Though the lipid content in microalgae is high, the cell walls are rigid, thick and protected by glycoproteins and complex carbohydrates. Similarly to the contents of microalgae, the thickness of their cell wall is also associated with the growth factors. This complexity of the microalgal cell wall restricts the extraction of algal oil. To obtain high oil extraction efficiency, higher rate of cell disruption is required. Hence, oil extraction should be preceded by a pretreatment method for cell wall disruption with ease, making the selection of species and culture medium a vital step for obtaining a fragile cell wall (Lee et al., 2017). Additionally, the growth parameters like pressure and temperature also need much attention. The biomass conditions (e.g. dry/wet biomass, its concentration) and the biomass stage of harvesting are few other factors to be monitored first.

Harvesting is generally followed by a drying step that reduces water content of biomass from 60% to ~ 10%. This step is crucial as high water content in microalgal biomass has adverse impact on conversion of lipids (Sitthithanaboon et al., 2015).
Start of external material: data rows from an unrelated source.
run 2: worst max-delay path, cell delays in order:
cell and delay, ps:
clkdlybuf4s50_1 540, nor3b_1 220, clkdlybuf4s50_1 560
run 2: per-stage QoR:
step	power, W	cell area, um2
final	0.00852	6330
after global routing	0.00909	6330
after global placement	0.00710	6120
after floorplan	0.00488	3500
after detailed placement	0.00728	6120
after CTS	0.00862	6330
**config.mk**
```make
export PLATFORM = sky130hd
export DESIGN_NAME = timer_60s_core_flat
export DESIGN_NICKNAME = d
export VERILOG_FILES = /design/src/rtl/timer_60s_pkg.sv /design/src/rtl/timer_60s_core_if.sv /design/src/rtl/seg7_decode.sv /design/src/rtl/timer_60s_core.sv /design/src/flat_wrapper.sv
export SDC_FILE = /design/constraint.sdc
export NUM_CORES = 1
export LEC_CHECK = 0
export CAP_MARGIN = 20
export CORE_ASPECT_RATIO = 0.8
export CORE_MARGIN = 4
export CORE_UTILIZATION = 45
export DETAILED_ROUTE_END_ITERATION = 6
export GPL_ROUTABILITY_DRIVEN = 0
export MAX_ROUTING_LAYER = met4
export PLACE_DENSITY_LB_ADDON = 0.1
export SETUP_SLACK_MARGIN = 0.4
export SYNTH_ARGS = -nofsm -noshare
export SYNTH_HDL_FRONTEND = slang
export SYNTH_SLANG_ARGS = --single-unit
```
**constraint.sdc**
```tcl
create_clock -name clk_50M -period 5.3 [get_ports clk_50M]
set_clock_uncertainty 0.05 [all_clocks]
set_input_delay 0.53 -clock clk_50M [delete_from_list [all_inputs] [get_ports clk_50M]]
set_output_delay 0.53 -clock clk_50M [all_outputs]
set_load 0.03 [all_outputs]
```
**src/rtl/timer_60s_pkg.sv**
```systemverilog
// Shared types and constants for the 0.0-59.9 s timer: speed table,
// seven-segment codes (active-low {g,f,e,d,c,b,a}) and digit limits.
package timer_60s_pkg;

   typedef enum logic [1:0] {
      SPD_X1  = 2'd0,
      SPD_X2  = 2'd1,
      SPD_X4  = 2'd2,
      SPD_X10 = 2'd3
   } speed_e;

   localparam int unsigned SPEED_MULT [4] = '{1, 2, 4, 10};

   localparam logic [3:0] MAX_TENS  = 4'd5;
   localparam logic [3:0] MAX_DIGIT = 4'd9;

   localparam logic [6:0] SEG_0     = 7'b1000000;
   localparam logic [6:0] SEG_1     = 7'b1111001;
   localparam logic [6:0] SEG_2     = 7'b0100100;
   localparam logic [6:0] SEG_3     = 7'b0110000;
   localparam logic [6:0] SEG_4     = 7'b0011001;
   localparam logic [6:0] SEG_5     = 7'b0010010;
   localparam logic [6:0] SEG_6     = 7'b0000010;
   localparam logic [6:0] SEG_7     = 7'b1111000;
   localparam logic [6:0] SEG_8     = 7'b0000000;
   localparam logic [6:0] SEG_9     = 7'b0010000;
   localparam logic [6:0] SEG_BLANK = 7'b1111111;

   // Terminal count: 00.0 when counting down, 59.9 when counting up.
   function automatic logic at_limit(input logic down, input logic [3:0] t,
                                     input logic [3:0] u, input logic [3:0] f);
      if (down) return (t == 4'd0) && (u == 4'd0) && (f == 4'd0);
      return (t == MAX_TENS) && (u == MAX_DIGIT) && (f == MAX_DIGIT);
   endfunction

endpackage

```
**src/rtl/timer_60s_core_if.sv**
```systemverilog
// Board-side bundle for timer_60s_core: keys/switches in, display signals out.
interface timer_60s_core_if;
   logic       ret, en, pause;
   logic       key0, key1, key2, key4, key5, key6;
   logic [3:0] ten, one;
   logic [3:0] tens;
   logic [6:0] out_ge, out_xiao;
   logic       point, led;

   modport master (
      output ret, en, pause, key0, key1, key2, key4, key5, key6, ten, one,
      input  tens, out_ge, out_xiao, point, led
   );
   modport slave (
      input  ret, en, pause, key0, key1, key2, key4, key5, key6, ten, one,
      output tens, out_ge, out_xiao, point, led
   );
endinterface

```
**src/rtl/seg7_decode.sv**
```systemverilog
// BCD to active-low seven-segment decoder; codes above 9 blank the digit.
module seg7_decode
   import timer_60s_pkg::*;
(
   input  logic [3:0] bcd,
   output logic [6:0] seg
);
   always_comb begin
      seg = SEG_BLANK;
      case (bcd)
         4'd0: seg = SEG_0;
         4'd1: seg = SEG_1;
         4'd2: seg = SEG_2;
         4'd3: seg = SEG_3;
         4'd4: seg = SEG_4;
         4'd5: seg = SEG_5;
         4'd6: seg = SEG_6;
         4'd7: seg = SEG_7;
         4'd8: seg = SEG_8;
         4'd9: seg = SEG_9;
         default: seg = SEG_BLANK;
      endcase
   end
endmodule

```
**src/rtl/timer_60s_core.sv**
```systemverilog
// 0.0-59.9 s up/down timer with preset, pause, speed and display modes.
// Define KEY_SYNC_EN to put 2-flop synchronizers on ret, keys and pause.
module timer_60s_core
   import timer_60s_pkg::*;
#(
   parameter int unsigned CLK_HZ = 50_000_000
) (
   input logic             clk_50M,
   input logic             rst,
   timer_60s_core_if.slave io
);
   localparam int unsigned CW = $clog2(CLK_HZ / 10);

   // {pause, key6, key5, key4, key2, key1, key0, ret}
   logic [7:0] raw_in, sync_in;
   assign raw_in = {io.pause, io.key6, io.key5, io.key4, io.key2, io.key1, io.key0, io.ret};

`ifdef KEY_SYNC_EN
   localparam logic [7:0] SYNC_RST = 8'h01; // ret idles high
   logic [7:0] s1_q, s1_d, s2_q, s2_d;
   always_comb begin
      s1_d = raw_in;
      s2_d = s1_q;
   end
   always_ff @(posedge clk_50M or posedge rst) begin
      if (rst) begin
         s1_q <= SYNC_RST;
         s2_q <= SYNC_RST;
      end else begin
         s1_q <= s1_d;
         s2_q <= s2_d;
      end
   end
   assign sync_in = s2_q;
`else
   assign sync_in = raw_in;
`endif

   logic       ret_n, key2;
   logic [5:0] edge_src, prev_q, prev_d, act; // {pause, key6, key5, key4, key1, key0}
   assign ret_n    = sync_in[0];
   assign key2     = sync_in[3];
   assign edge_src = {sync_in[7:4], sync_in[2:1]};
   assign act      = io.en ? (edge_src & ~prev_q) : 6'd0;

   logic [3:0] c_tens_q, c_tens_d, c_units_q, c_units_d, c_tenths_q, c_tenths_d;
   logic [3:0] pre_tens_q, pre_tens_d, pre_units_q, pre_units_d;
   logic       dir_q, dir_d, run_q, run_d, paused_q, paused_d, mode_q, mode_d, led_q, led_d;
   speed_e     speed_q, speed_d;
   logic [CW-1:0] cnt_q, cnt_d, period_m1;
   logic       tick, advance;
   logic [3:0] st_tens, st_units, st_tenths, ld_tens, ld_units;

   always_comb begin
      period_m1 = CW'(CLK_HZ / (10 * SPEED_MULT[0]) - 1);
      case (speed_q)
         SPD_X2:  period_m1 = CW'(CLK_HZ / (10 * SPEED_MULT[1]) - 1);
         SPD_X4:  period_m1 = CW'(CLK_HZ / (10 * SPEED_MULT[2]) - 1);
         SPD_X10: period_m1 = CW'(CLK_HZ / (10 * SPEED_MULT[3]) - 1);
         default: ;
      endcase
   end

   assign tick     = (cnt_q == period_m1);
   assign advance  = tick & run_q & io.en & ~paused_q & ~key2 & ~led_q;
   assign ld_tens  = (io.ten > MAX_TENS)  ? MAX_TENS  : io.ten;
   assign ld_units = (io.one > MAX_DIGIT) ? MAX_DIGIT : io.one;

   // One 0.1 s step with decimal carry/borrow.
   always_comb begin
      st_tens   = c_tens_q;
      st_units  = c_units_q;
      st_tenths = c_tenths_q;
      if (!dir_q) begin
         if (c_tenths_q == MAX_DIGIT) begin
            st_tenths = 4'd0;
            if (c_units_q == MAX_DIGIT) begin
               st_units = 4'd0;
               st_tens  = c_tens_q + 4'd1;
            end else st_units = c_units_q + 4'd1;
         end else st_tenths = c_tenths_q + 4'd1;
      end else begin
         if (c_tenths_q == 4'd0) begin
            st_tenths = MAX_DIGIT;
            if (c_units_q == 4'd0) begin
               st_units = MAX_DIGIT;
               st_tens  = c_tens_q - 4'd1;
            end else st_units = c_units_q - 4'd1;
         end else st_tenths = c_tenths_q - 4'd1;
      end
   end

   always_comb begin
      c_tens_d = c_tens_q; c_units_d = c_units_q; c_tenths_d = c_tenths_q;
      pre_tens_d = pre_tens_q; pre_units_d = pre_units_q;
      dir_d = dir_q; run_d = run_q; paused_d = paused_q;
      speed_d = speed_q; mode_d = mode_q; led_d = led_q;
      prev_d = edge_src;
      cnt_d  = tick ? '0 : cnt_q + 1'b1;
      if (!ret_n) begin
         c_tens_d = pre_tens_q; c_units_d = pre_units_q; c_tenths_d = 4'd0;
         run_d = 1'b0; led_d = 1'b0; cnt_d = '0;
      end else begin
         if (act[1]) begin dir_d = ~dir_q; led_d = 1'b0; end
         if (act[3]) begin speed_d = speed_e'(speed_q + 2'd1); cnt_d = '0; end
         if (act[4]) mode_d = ~mode_q;
         if (act[5]) paused_d = ~paused_q;
         if (act[0]) begin run_d = 1'b1; led_d = 1'b0; end
         // Load beats start, start beats a tick.
         if (act[2] && key2) begin
            c_tens_d = ld_tens; c_units_d = ld_units; c_tenths_d = 4'd0;
            pre_tens_d = ld_tens; pre_units_d = ld_units;
            led_d = 1'b0; cnt_d = '0;
         end else if (act[0]) begin
            c_tens_d = pre_tens_q; c_units_d = pre_units_q; c_tenths_d = 4'd0;
         end else if (advance) begin
            if (at_limit(dir_q, c_tens_q, c_units_q, c_tenths_q)) led_d = 1'b1;
            else begin
               c_tens_d = st_tens; c_units_d = st_units; c_tenths_d = st_tenths;
               led_d = at_limit(dir_q, st_tens, st_units, st_tenths);
            end
         end
      end
   end

   always_ff @(posedge clk_50M or posedge rst) begin
      if (rst) begin
         c_tens_q <= '0; c_units_q <= '0; c_tenths_q <= '0;
         pre_tens_q <= '0; pre_units_q <= '0;
         dir_q <= 1'b0; run_q <= 1'b0; paused_q <= 1'b0;
         speed_q <= SPD_X1; mode_q <= 1'b0; led_q <= 1'b0;
         prev_q <= '0; cnt_q <= '0;
      end else begin
         c_tens_q <= c_tens_d; c_units_q <= c_units_d; c_tenths_q <= c_tenths_d;
         pre_tens_q <= pre_tens_d; pre_units_q <= pre_units_d;
         dir_q <= dir_d; run_q <= run_d; paused_q <= paused_d;
         speed_q <= speed_d; mode_q <= mode_d; led_q <= led_d;
         prev_q <= prev_d; cnt_q <= cnt_d;
      end
   end

   logic [6:0] ge_seg, xiao_seg, ge_q, ge_d, xiao_q, xiao_d;
   logic [3:0] tens_o_q, tens_o_d;
   logic       point_q, point_d, led_o_q, led_o_d;

   seg7_decode u_ge   (.bcd(c_units_q),  .seg(ge_seg));
   seg7_decode u_xiao (.bcd(c_tenths_q), .seg(xiao_seg));

   always_comb begin
      tens_o_d = c_tens_q;
      ge_d     = ge_seg;
      xiao_d   = mode_q ? SEG_BLANK : xiao_seg;
      point_d  = ~mode_q;
      led_o_d  = led_q;
   end

   always_ff @(posedge clk_50M or posedge rst) begin
      if (rst) begin
         tens_o_q <= '0; ge_q <= SEG_0; xiao_q <= SEG_0;
         point_q <= 1'b1; led_o_q <= 1'b0;
      end else begin
         tens_o_q <= tens_o_d; ge_q <= ge_d; xiao_q <= xiao_d;
         point_q <= point_d; led_o_q <= led_o_d;
      end
   end

   assign io.tens     = tens_o_q;
   assign io.out_ge   = ge_q;
   assign io.out_xiao = xiao_q;
   assign io.point    = point_q;
   assign io.led      = led_o_q;
endmodule

```
**src/flat_wrapper.sv**
```systemverilog
// flat-port wrapper written by rule: the top's interface ports become plain ports
module timer_60s_core_flat import timer_60s_pkg::*;
#(
   parameter int unsigned CLK_HZ = 50_000_000
)
  (clk_50M, rst, io_ret, io_en, io_pause, io_key0, io_key1, io_key2, io_key4, io_key5, io_key6, io_ten, io_one, io_tens, io_out_ge, io_out_xiao, io_point, io_led);
  timer_60s_core_if io_i ();
  input logic clk_50M;
  input logic rst;
  input wire logic [$bits(io_i.ret)-1:0] io_ret;
  input wire logic [$bits(io_i.en)-1:0] io_en;
  input wire logic [$bits(io_i.pause)-1:0] io_pause;
  input wire logic [$bits(io_i.key0)-1:0] io_key0;
  input wire logic [$bits(io_i.key1)-1:0] io_key1;
  input wire logic [$bits(io_i.key2)-1:0] io_key2;
  input wire logic [$bits(io_i.key4)-1:0] io_key4;
  input wire logic [$bits(io_i.key5)-1:0] io_key5;
  input wire logic [$bits(io_i.key6)-1:0] io_key6;
  input wire logic [$bits(io_i.ten)-1:0] io_ten;
  input wire logic [$bits(io_i.one)-1:0] io_one;
  output wire logic [$bits(io_i.tens)-1:0] io_tens;
  output wire logic [$bits(io_i.out_ge)-1:0] io_out_ge;
  output wire logic [$bits(io_i.out_xiao)-1:0] io_out_xiao;
  output wire logic [$bits(io_i.point)-1:0] io_point;
  output wire logic [$bits(io_i.led)-1:0] io_led;
  assign io_i.ret = io_ret;
  assign io_i.en = io_en;
  assign io_i.pause = io_pause;
  assign io_i.key0 = io_key0;
  assign io_i.key1 = io_key1;
  assign io_i.key2 = io_key2;
  assign io_i.key4 = io_key4;
  assign io_i.key5 = io_key5;
  assign io_i.key6 = io_key6;
  assign io_i.ten = io_ten;
  assign io_i.one = io_one;
  assign io_tens = io_i.tens;
  assign io_out_ge = io_i.out_ge;
  assign io_out_xiao = io_i.out_xiao;
  assign io_point = io_i.point;
  assign io_led = io_i.led;
  timer_60s_core #(.CLK_HZ(CLK_HZ)) u_core (.clk_50M(clk_50M), .rst(rst), .io(io_i));
endmodule
```
==> results.json <==
{
  "tns_ps": 0,
  "drtIter0Drc": 192,
  "clk_pin_slew_ps": 60,
  "async_flop_share": 1.00,
  "r2r_slack_ps": 2510,
  "firstDrtPassIters": 5,
  "drc_errors": 0,
  "cp.arrival_ps": 2970,
  "viasPerCell": 5.53,
  "yosys.cell_types.count": 64,
  "core_mm2": 0.00915,
  "slew_headroom": 0.318,
  "syn_area_mm2": 0.00428,
  "yosys_warnings": 0,
  "seq_area_mm2": 0.00191,
  "cts_sinks": 76,
  "worst_path_max_delay_cell": "dfrtp_1",
  "syn_nets": 489,
  "endpoint_kind": "flop",
  "period_minus_slack_ps": 2790,
  "cp.required_ps": 5480,
  "rr_worst_depth": 9,
  "path_cells": "inv_1 -> ha_1 -> or3b_4 -> nor3_2 -> nand3_1 -> a21o_1 -> nand2_4 -> nand2_2 -> o21a_1",
  "cts_resized": 0,
  "root_buffer": "clkbuf_16",
  "p_per_area_mw_per_mm2": 389,
  "numPortBuffers": 38,
  "crit_start": "u_core.c_tenths_q[0]$_DFFE_PP0P_",
  "die_area_mm2": 0.0111,
  "antenna_found_initial": 0,
  "avgRoutedWirePerCell_um": 15.4,
  "ir_drop_uv": 196,
  "seq_area_frac_synth": 0.445,
  "cp_max_fo": 12,
  "pre_cts_slack_ps": 2510,
  "endpoint": "u_core.c_tens_q[3]$_DFFE_PP0P_",
  "dpl.hpwl_mm": 6.55,
  "cts_made_buffers": 9,
  "num_io_pins": 39,
  "slowest_delay_ps": 490,
  "tritoncts": "built",
  "hold_violations": 0,
  "status": "finished, final reports clean",
  "rsz0062_at_grt": "false",
  "first_global_vias": 3076,
  "setup_ws_ps": 2510,
  "wl_mm": 9.20,
  "syn2layout_area_growth_pct": 16.7,
  "multi_input_area_mm2": 0.00222,
  "die_w_um": 117,
  "syn_avg_cell_area_um2": 9.55,
  "slew_violations": 0,
  "postSynthCellCount": 448,
  "fill_cells": 841,
  "cts_setup_buffers": 0,
  "hold_path.class": "reg -> reg",
  "num_vias": 3312,
  "fp.dieH_um": 95.2,
  "cts_hold_repair.buffers": 0,
  "grt_max_degree": 77,
  "ys_ff_latch": 76,
  "rows": 31,
  "htree_levels": 3,
  "layout-drive-gt1-share": 0.0723,
  "diodes": 0,
  "grt_pass1_wl_mm": 15.6,
  "crit_path_start_kind": "flop",
  "clock_latency_ps": 340,
  "synth_edf_count": 0,
  "fmax_mhz": 359,
  "p_leak_nw": 2.14,
  "worst_pin_slew_ps": 1010,
  "start_util": 0.468,
  "finalSetupViolCount": 0,
  "nets": 520,
  "cts_buffer_depth": 2,
  "r2r-start": "u_core.c_tenths_q[0]$_DFFE_PP0P_",
  "synth_ff_type": "dfrtp_1",
  "min_period_over_period": 0.526,
  "max_cap_violations": 0,
  "track_usage": 0.184,
  "postRouteAntennaNets": 0,
  "r2r-end": "u_core.c_tens_q[3]$_DFFE_PP0P_",
  "overflow": 0,
  "criticalPathCategory": "reg -> reg"
}
==> cell families (layout without fill, tap and decap cells) <==
kind of cell | count (synthesis) | after routing | synth area share
buffers and inverters | 36 | 72 | 0.0368
flip-flops | 76 | 76 | 0.445
AO/OA/AOI/OAI | 99 | 99 | 0.148
adder cells (fa/ha/maj) | 22 | 22 | 0.0643
XOR/XNOR | 36 | 36 | 0.0737
multiplexers | 5 | 5 | 0.0123
AND/OR/NAND/NOR | 174 | 174 | 0.220
==> worst min-delay path by stage <==
stage               slack [ps]                        startpoint                          endpoint  depth (start not counted)
floorplan                  320          u_core.led_o_d$_DFF_PP0_           u_core.io.led$_DFF_PP0_                          0
global placement           400       u_core.paused_q$_DFFE_PP0P_       u_core.paused_q$_DFFE_PP0P_                          1
detailed placement         390          u_core.led_o_d$_DFF_PP0_           u_core.io.led$_DFF_PP0_                          0
CTS                        420       u_core.paused_q$_DFFE_PP0P_       u_core.paused_q$_DFFE_PP0P_                          1
global route               430  u_core.pre_tens_q[0]$_DFFE_PP0P_  u_core.pre_tens_q[0]$_DFFE_PP0P_                          1
finish                     410          u_core.led_o_d$_DFF_PP0_           u_core.io.led$_DFF_PP0_                          0
==> critical path: cells and delay by family (launching register included) <==
| kind | cells | cell delay, ps |
|---|---|---|
| flip-flops | 1 | 490 |
| buffers and inverters | 1 | 220 |
| AO/OA/AOI/OAI | 2 | 540 |
| AND/OR/NAND/NOR | 5 | 1070 |
| adder cells (fa/ha/maj) | 1 | 300 |
==> cell usage after synthesis (4+ instances only) <==
cell type	instances	area (um^2)
a21o_1	4	30.0
a21oi_1	28	140
a2bb2oi_1	8	70.1
a31oi_1	8	50.1
and3_1	9	56.3
and4_1	6	52.6
clkbuf_1	14	52.6
dfrtp_1	73	1830
ha_1	22	275
inv_1	17	63.8
nand2_1	34	128
nand3_1	16	80.1
nand3b_1	4	30.0
nand4_1	10	62.6
nand4b_1	4	35.0
nor2_1	53	199
nor2b_1	5	31.3
nor3_1	6	30.0
o21ai_0	22	110
o21ai_1	4	20.0
xnor2_1	19	166
xor2_1	17	149
==> area by class of cell <==
class                      instances  area share
inverter                          17      0.0128
tap                              115      0.0288
clock buffer                       9      0.0451
clock inverter                     7      0.0103
multi-input combinational        336       0.444
timing repair buffer              39      0.0777
sequential                        76       0.382
==> routing by layer <==
layer,part of all wire,vias to the layer above,global-route usage
met4,0.010,0,0.0487
met2,0.39,92,0.230
met5,0,-,-
met3,0.055,6,0.0476
met1,0.55,1562,0.288
li1,-,1652,-
==> power by group <==
part | switching (mW) | leakage [nW] | internal [mW]
combinational | 0.341 | 1.02 | 0.257
sequential | 0.0940 | 0.975 | 0.681
clock | 0.249 | 0.137 | 0.320
==> metrics by stage <==
| stage | power (mW) | cells | utilization | cell area (um^2) | hold slack (ps) |
|---|---|---|---|---|---|
| 3_5_place_dp | 1.38 | 583 | 0.515 | 4720 | 388 |
| 3_3_place_gp | 1.38 | 583 | 0.515 | 4720 | 405 |
| 2_1_floorplan | 1.18 | 448 | - | 4280 | 325 |
| 6_report | 1.94 | 599 | 0.546 | 4990 | 409 |
| 5_1_grt | 2.07 | 599 | 0.546 | 4990 | 431 |
| 4_1_cts | 1.96 | 599 | 0.546 | 4990 | 420 |
==> layout by cell type (no fill, tap or decap), types with 2 or more instances in the layout <==
cell type / synthesis / final
mux2i_1: 3 / 3
and3b_1: 2 / 2
nand3b_1: 4 / 4
nor2b_1: 5 / 5
nor4_1: 2 / 2
clkdlybuf4s50_1: 0 / 38
xnor2_1: 19 / 19
a22oi_1: 2 / 2
nand4_1: 10 / 10
nand2b_1: 3 / 3
dfstp_2: 3 / 3
nor4_2: 2 / 2
xor2_1: 17 / 17
o31ai_1: 3 / 3
clkinv_2: 0 / 3
a211oi_1: 2 / 2
a21oi_1: 28 / 28
inv_1: 17 / 16
or2_2: 3 / 3
o21ai_0: 22 / 22
and2_1: 3 / 3
nor3_1: 6 / 6
nor4b_1: 2 / 2
dfrtp_1: 73 / 73
a31oi_1: 8 / 8
o21ai_1: 4 / 4
nand2_1: 34 / 34
clkbuf_16: 0 / 9
a22o_1: 2 / 2
nand3_1: 16 / 16
nand4b_1: 4 / 4
a21o_1: 4 / 4
o21a_1: 2 / 2
ha_1: 22 / 22
mux2_2: 2 / 2
nor2_1: 53 / 53
and4_1: 6 / 6
a2bb2oi_1: 8 / 8
and3_1: 9 / 9
==> state kept, by name, indices dropped and copies added (netlist names), 4 cells and up <==
name / cells
u_core.pre_tens_q: 4
u_core.c_units_q: 4
u_core.pre_units_q: 4
u_core.io.tens: 4
u_core.c_tens_q: 4
u_core.c_tenths_q: 4
u_core.prev_q: 6
u_core.io.out_xiao: 7
u_core.cnt_q: 23
u_core.io.out_ge: 7
No activity file was read; power rests on OpenSTA's default activity.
Steriti et

al. (2014) reported that higher lipid yield could be achieved from dried microalgae as compared to wet biomass, dried microalgal cells possess more susceptible cell wall.

Takisawa et al. (2013) supported this fact with a similar analysis. Takisawa et al. (2013) reported that wet microalgal biomass with 80% water content, when used directly (without drying) post harvesting for release of lipid/oil from the cells caused several difficulties. The drying step is an energy intensive process consuming up to 80% of the entire consumed energy (Dong et al., 2016). However, the elimination of this crucial step of drying can reduce the total energy consumption and eventually the total cost of production. Hence, it is necessary to develop new and advanced technologies which is capable of converting microalgal oil to biodiesel from wet biomass without hampering the capital cost and also achieve high conversion efficiency.

In summary, microalgae is a new alternate sustainable feedstock for biodiesel production with several distinct merits. However, commercial implementation of microalgal production would require significant study and optimization of the governing factors that would reduce the energy consumption and the associated capital and operating costs. Selection of proper microalgal species, optimization of growth conditions and proper extraction and conversion of lipids are the important features. Moreover, recovery of valuable byproducts from microalgal biomass is also crucially important as it forms another source of revenue for the microalgae refinery.